KafkaController是Kafka集群的控制管理模块,负责集群中Topic的创建、分区的重新分配以及分区副本Leader的重新选举等管理集群的功能。虽然每个Broker Server都有一个KafkaController模块,但是有且有一个处于leader状态的KafkaController模块对外提供管理服务。下面介绍一下KafkaController的选举策略。
在kafka内部,所有的Broker Server都会启动一个KafkaController模块,但是只会有一个KafkaController成为Leader,其余的都是Follower。KafkaController的选举是通过zookeeper来实现的,当KafkaController模块启动时,会在zookeeper的相同路径上注册一个瞬时节点,由于只有一个节点会注册成功,注册成功的节点会成为leader,其余的都是Follower。由于是瞬时节点,当leader状态的KafkaController掉线时,这个节点会消失,其它处于Follower状态的KafkaController观察到这个节点的变化,会重新尝试创建节点。总之,多个zookeeper客户端在zookeeper集群中相同路径上创建瞬时节点的原子性是由zookeeper保证的,其大致流程如下:
KafkaController的选举流程
KafkaController模块中负责leader选举的类是ZookeeperLeaderElector,其构造函数如下:
class ZookeeperLeaderElector(controllerContext: ControllerContext,
electionPath: String,
onBecomingLeader: () => Unit,
onResigningAsLeader: () => Unit,
brokerId: Int)
extends LeaderElector with Logging {
......
}
其中ControllerContext为Controller的上下文,里面包含了当前Topic的元数据信息以及集群的元数据信息,electionPath为多个controller竞争写入的路径,其值为/controller,onBecomingLeader表示成为Leader状态的回调函数,onResigningAsLeader表示成为follower状态的回调函数,brokerId表示当前Broker Server的id。ZookeeperLeaderElector的启动函数如下:
def startup {
inLock(controllerContext.controllerLock) {
//负责观察数据节点状态,当数据节点消失时可以触发再次选举
controllerContext.zkClient.subscribeDataChanges(electionPath, leaderChangeListener)

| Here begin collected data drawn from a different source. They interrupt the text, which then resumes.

===== src/rtl/uart_rx.sv =====
// Oversampling UART receiver: start bit, dataWidth data bits LSB first, optional parity, stop bit.
// Each bit is decided by a 3-sample majority around mid-bit; results are one-cycle pulses.
module uart_rx #(
  parameter int dataWidth     = 8,
  parameter int prescaleWidth = 6
) (
  input  logic                     clk,
  input  logic                     rst,
  input  logic                     rx_in,
  input  logic [prescaleWidth-1:0] prescale,
  input  logic                     par_en,
  input  logic                     par_type,
  output logic [dataWidth-1:0]     p_data,
  output logic                     data_valid,
  output logic                     par_err,
  output logic                     stop_err,
  output logic                     busy
);

  localparam int BCW = (dataWidth > 1) ? $clog2(dataWidth) : 1;

  localparam logic [2:0] S_IDLE   = 3'd0;
  localparam logic [2:0] S_START  = 3'd1;
  localparam logic [2:0] S_DATA   = 3'd2;
  localparam logic [2:0] S_PARITY = 3'd3;
  localparam logic [2:0] S_STOP   = 3'd4;

  localparam logic [prescaleWidth-1:0] ONE      = prescaleWidth'(1);
  localparam logic [prescaleWidth-1:0] TWO      = prescaleWidth'(2);
  localparam logic [BCW-1:0]           LAST_BIT = BCW'(dataWidth - 1);

  logic [2:0]               r_state;
  logic [prescaleWidth-1:0] r_edge_cnt;
  logic [BCW-1:0]           r_bit_cnt;
  logic [prescaleWidth-1:0] r_ps;
  logic                     r_par_en;
  logic                     r_par_type;
  logic [2:0]               r_samp;
  logic [dataWidth-1:0]     r_shift;
  logic                     r_par_flag;

  logic [prescaleWidth-1:0] w_half;
  logic                     w_last_edge;
  logic                     w_maj;

  assign w_half      = r_ps >> 1;
  assign w_last_edge = (r_edge_cnt == r_ps - ONE);
  assign w_maj       = (r_samp[0] & r_samp[1]) | (r_samp[0] & r_samp[2]) | (r_samp[1] & r_samp[2]);
  assign busy        = (r_state != S_IDLE);

  always_ff @(posedge clk) begin
    if (rst) begin
      r_state    <= S_IDLE;
      r_edge_cnt <= '0;
      r_bit_cnt  <= '0;
      r_ps       <= '0;
      r_par_en   <= 1'b0;
      r_par_type <= 1'b0;
      r_samp     <= '0;
      r_shift    <= '0;
      r_par_flag <= 1'b0;
      p_data     <= '0;
      data_valid <= 1'b0;
      par_err    <= 1'b0;
      stop_err   <= 1'b0;
    end else begin
      // NOTE: pulses default low every cycle; a later assignment in this block wins.
      data_valid <= 1'b0;
      par_err    <= 1'b0;
      stop_err   <= 1'b0;

      if (r_state != S_IDLE) begin
        if (r_edge_cnt == w_half - ONE) r_samp[0] <= rx_in;
        if (r_edge_cnt == w_half)       r_samp[1] <= rx_in;
        if (r_edge_cnt == w_half + ONE) r_samp[2] <= rx_in;
        r_edge_cnt <= w_last_edge ? '0 : r_edge_cnt + ONE;
      end

      case (r_state)
        S_IDLE: begin
          if (!rx_in) begin
            // The detecting edge is count 0 of the start bit, so the next edge is count 1.
            r_state    <= S_START;
            r_edge_cnt <= ONE;
            r_ps       <= prescale;
            r_par_en   <= par_en;
            r_par_type <= par_type;
            r_par_flag <= 1'b0;
            r_bit_cnt  <= '0;
          end
        end
        S_START: begin
          if (r_edge_cnt == w_half + TWO && w_maj) begin
            r_state    <= S_IDLE;
            r_edge_cnt <= '0;
          end else if (w_last_edge) begin
            r_state <= S_DATA;
          end
        end
        S_DATA: begin
          if (w_last_edge) begin
            r_shift <= {w_maj, r_shift[dataWidth-1:1]};
            if (r_bit_cnt == LAST_BIT) begin
              r_bit_cnt <= '0;
              r_state   <= r_par_en ? S_PARITY : S_STOP;
            end else begin
              r_bit_cnt <= r_bit_cnt + BCW'(1);
            end
          end
        end
        S_PARITY: begin
          if (w_last_edge) begin
            r_par_flag <= (w_maj != ((^r_shift) ^ r_par_type));
            r_state    <= S_STOP;
          end
        end
        S_STOP: begin
          if (w_last_edge) begin
            r_state  <= S_IDLE;
            stop_err <= ~w_maj;
            par_err  <= r_par_flag;
            if (w_maj && !r_par_flag) begin
              p_data     <= r_shift;
              data_valid <= 1'b1;
            end
          end
        end
        default: r_state <= S_IDLE;
      endcase
    end
  end

endmodule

//首次选举,选举成功之后成为Leader或者Follower
elect
}
}
从上面的代码可以看出,选举流程主要时在elect中实现的
def elect: Boolean = {
val timestamp = SystemTime.milliseconds.toString
//组装准备写在/controller上的数据
val electString = Json.encode(Map("version" -> 1, "brokerid" -> brokerId, "timestamp" -> timestamp))
//从/controller节点获取数据
leaderId = getControllerID
//如果获取到数据,则说明已经有leader
if(leaderId != -1) {
debug("Broker %d has been elected as leader, so stopping the election process.".format(leaderId))
return amILeader
}
try {
//尝试在/controller写入数据
createEphemeralPathExpectConflictHandleZKBug(controllerContext.zkClient, electionPath, electString, brokerId,
(controllerString : String, leaderId : Any) => KafkaController.parseControllerId(controllerString) == leaderId.asInstanceOf[Int],
controllerContext.zkSessionTimeout)
//写入数据成功
info(brokerId + " successfully elected as leader")
leaderId = brokerId
onBecomingLeader()
} catch {
//竞争失败,已经被其它节点写入数据
case e: ZkNodeExistsException =>
// If someone else has written the path, then
leaderId = getControllerID
if (leaderId != -1)
debug("Broker %d was elected as leader instead of broker %d".format(leaderId, brokerId))
else
warn("A leader has been elected but just resigned, this will result in another round of election")
case e2: Throwable =>
error("Error while electing or becoming leader on broker %d".format(brokerId), e2)
resign()
}
amILeader
}
当zookeeper的客户端超时的时候,zookeeper会释放该节点之前创建的瞬时节点,如果此时zookeeper被挂起,此时的瞬时节点的删除会被延迟,如果此时客户端恢复连接,会认为之前的节点已经被删除,从而会重新建立连接,这个时候就会报NodeExists异常。如果Zookeeper从挂起状态恢复过来,就会去删除之前的瞬时节点,此时重新连接的zookeeper客户端就会监测到瞬时节点丢失,但是此时zookeeper客户端并没有断开和zookeeper的连接。
因此,KafkaController创建瞬时节点时,需要规避Zookeeper集群在释放瞬时节点存在的问题,其过程如下:
def createEphemeralPathExpectConflictHandleZKBug(zkClient: ZkClient, path: String, data: String, expectedCallerData: Any, checker: (String, Any) => Boolean, backoffTime: Int): Unit = {
while (true) {
try {
createEphemeralPathExpectConflict(zkClient, path, data)
return
} catch {
case e: ZkNodeExistsException => {
ZkUtils.readDataMaybeNull(zkClient, path)._1 match {
case Some(writtenData) => {
if (checker(writtenData, expectedCallerData)) {
Thread.sleep(backoffTime)
} else {
throw e
}
}
case None => // the node disappeared; retry creating the ephemeral node immediately
}
}
case e2: Throwable => throw e2
}
}
}
可见,KafkaController在写入瞬时节点的数据时,如果发生ZkNodeExistsException 异常,就判断当前存在的瞬时节点是否就是自己,如果是就等待一段时间,等zookeeper将之前的瞬时节点删除,自己再重新写入瞬时节点数据。